# Task item
Below are records; report the number of lines in them that include the word "master", with no other text.

# Information
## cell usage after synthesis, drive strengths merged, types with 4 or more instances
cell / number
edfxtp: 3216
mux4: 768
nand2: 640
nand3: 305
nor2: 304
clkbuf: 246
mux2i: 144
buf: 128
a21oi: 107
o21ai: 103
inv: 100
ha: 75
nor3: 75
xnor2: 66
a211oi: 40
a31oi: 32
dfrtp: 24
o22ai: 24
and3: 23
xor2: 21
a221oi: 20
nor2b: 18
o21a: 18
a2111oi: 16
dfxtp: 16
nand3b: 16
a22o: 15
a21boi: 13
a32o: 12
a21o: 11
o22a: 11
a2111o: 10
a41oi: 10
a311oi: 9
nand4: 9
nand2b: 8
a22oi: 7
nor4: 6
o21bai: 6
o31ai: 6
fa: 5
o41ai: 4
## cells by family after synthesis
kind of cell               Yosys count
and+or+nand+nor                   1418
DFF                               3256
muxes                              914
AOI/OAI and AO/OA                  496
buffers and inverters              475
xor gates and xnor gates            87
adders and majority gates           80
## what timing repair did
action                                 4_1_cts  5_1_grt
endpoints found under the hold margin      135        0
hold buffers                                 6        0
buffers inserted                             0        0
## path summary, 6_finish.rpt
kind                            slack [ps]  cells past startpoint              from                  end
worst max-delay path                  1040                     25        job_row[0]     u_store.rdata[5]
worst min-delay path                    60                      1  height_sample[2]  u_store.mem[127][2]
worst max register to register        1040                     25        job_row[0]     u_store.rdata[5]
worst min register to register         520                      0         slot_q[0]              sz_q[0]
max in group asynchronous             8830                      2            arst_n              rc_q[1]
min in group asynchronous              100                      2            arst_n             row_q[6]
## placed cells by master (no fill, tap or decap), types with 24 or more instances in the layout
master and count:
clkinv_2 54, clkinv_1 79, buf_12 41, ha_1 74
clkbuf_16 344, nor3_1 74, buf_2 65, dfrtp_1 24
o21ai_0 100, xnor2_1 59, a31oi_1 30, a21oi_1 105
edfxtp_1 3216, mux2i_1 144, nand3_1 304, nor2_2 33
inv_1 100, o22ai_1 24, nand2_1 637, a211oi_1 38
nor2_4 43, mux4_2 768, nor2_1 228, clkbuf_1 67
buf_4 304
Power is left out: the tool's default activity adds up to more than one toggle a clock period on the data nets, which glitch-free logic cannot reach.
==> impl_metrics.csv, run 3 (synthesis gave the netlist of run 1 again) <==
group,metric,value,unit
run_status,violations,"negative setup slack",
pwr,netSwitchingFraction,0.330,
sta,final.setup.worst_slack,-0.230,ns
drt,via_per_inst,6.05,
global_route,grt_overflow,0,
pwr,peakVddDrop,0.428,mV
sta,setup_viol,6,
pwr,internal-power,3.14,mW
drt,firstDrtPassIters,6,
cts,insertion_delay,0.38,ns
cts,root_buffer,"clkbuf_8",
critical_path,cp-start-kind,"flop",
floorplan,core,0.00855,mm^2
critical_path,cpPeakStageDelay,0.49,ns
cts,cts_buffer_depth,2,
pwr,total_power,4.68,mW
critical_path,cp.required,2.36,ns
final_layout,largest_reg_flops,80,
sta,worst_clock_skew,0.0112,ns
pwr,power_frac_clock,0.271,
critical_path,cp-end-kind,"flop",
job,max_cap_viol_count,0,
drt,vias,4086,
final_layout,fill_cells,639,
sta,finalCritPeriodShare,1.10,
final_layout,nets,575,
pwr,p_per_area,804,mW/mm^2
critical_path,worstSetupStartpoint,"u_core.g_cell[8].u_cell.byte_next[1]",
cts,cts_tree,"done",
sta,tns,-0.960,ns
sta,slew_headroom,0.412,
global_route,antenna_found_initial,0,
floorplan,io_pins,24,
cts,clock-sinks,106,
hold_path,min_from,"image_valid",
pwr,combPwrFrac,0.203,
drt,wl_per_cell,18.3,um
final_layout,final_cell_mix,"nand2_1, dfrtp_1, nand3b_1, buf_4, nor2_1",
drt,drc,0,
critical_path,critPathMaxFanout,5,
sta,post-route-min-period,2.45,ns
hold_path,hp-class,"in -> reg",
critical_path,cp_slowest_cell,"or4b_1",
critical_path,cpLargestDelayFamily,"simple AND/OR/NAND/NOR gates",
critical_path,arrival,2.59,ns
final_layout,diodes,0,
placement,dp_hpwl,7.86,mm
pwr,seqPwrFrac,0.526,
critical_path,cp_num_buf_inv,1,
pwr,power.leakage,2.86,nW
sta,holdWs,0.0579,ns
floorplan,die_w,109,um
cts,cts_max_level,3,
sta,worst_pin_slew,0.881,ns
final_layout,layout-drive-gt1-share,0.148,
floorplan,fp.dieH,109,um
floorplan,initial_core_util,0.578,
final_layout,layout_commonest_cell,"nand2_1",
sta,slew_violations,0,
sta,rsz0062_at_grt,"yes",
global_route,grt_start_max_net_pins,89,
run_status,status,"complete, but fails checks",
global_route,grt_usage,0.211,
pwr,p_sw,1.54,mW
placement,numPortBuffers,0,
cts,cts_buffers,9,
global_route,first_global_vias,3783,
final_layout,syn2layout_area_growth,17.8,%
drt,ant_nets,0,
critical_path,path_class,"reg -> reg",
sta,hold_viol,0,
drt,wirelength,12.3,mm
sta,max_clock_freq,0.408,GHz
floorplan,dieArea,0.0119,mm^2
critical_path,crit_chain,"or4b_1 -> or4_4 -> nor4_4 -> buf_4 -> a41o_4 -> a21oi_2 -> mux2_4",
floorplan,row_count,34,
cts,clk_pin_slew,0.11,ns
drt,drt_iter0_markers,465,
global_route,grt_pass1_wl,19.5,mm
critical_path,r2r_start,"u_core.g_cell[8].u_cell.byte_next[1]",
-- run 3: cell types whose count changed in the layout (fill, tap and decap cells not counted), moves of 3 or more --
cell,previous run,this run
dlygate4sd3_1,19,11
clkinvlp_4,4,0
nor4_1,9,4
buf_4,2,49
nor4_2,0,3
[src/skt_cell.sv]
`timescale 1ns / 1ps
// One position of the sorted row, largest value at position zero.
// Depends on skt_pkg.
module skt_cell #(
  parameter int IDX = 0,
  parameter int CW  = 7
) (
  input  logic          clk,
  input  logic          upd,
  input  skt_pkg::word_t din,
  input  skt_pkg::word_t prev_val,
  input  logic          prev_gt,
  input  logic [CW-1:0] count,
  input  logic [CW-1:0] rank,
  output skt_pkg::word_t val,
  output logic          gt,
  output skt_pkg::word_t pick
);
  import skt_pkg::*;

  logic live;
  logic active;

  assign live   = CW'(IDX) < count;
  assign active = CW'(IDX) < rank;
  assign gt     = !live || word_greater(din, val);
  assign pick   = (CW'(IDX + 1) == rank) ? val : '0;

  // take the new value at the insert point, shift in from the left above it
  always_ff @(posedge clk) begin
    if (upd && active && gt) begin
      val <= prev_gt ? prev_val : din;
    end
  end

endmodule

# Worked solution
2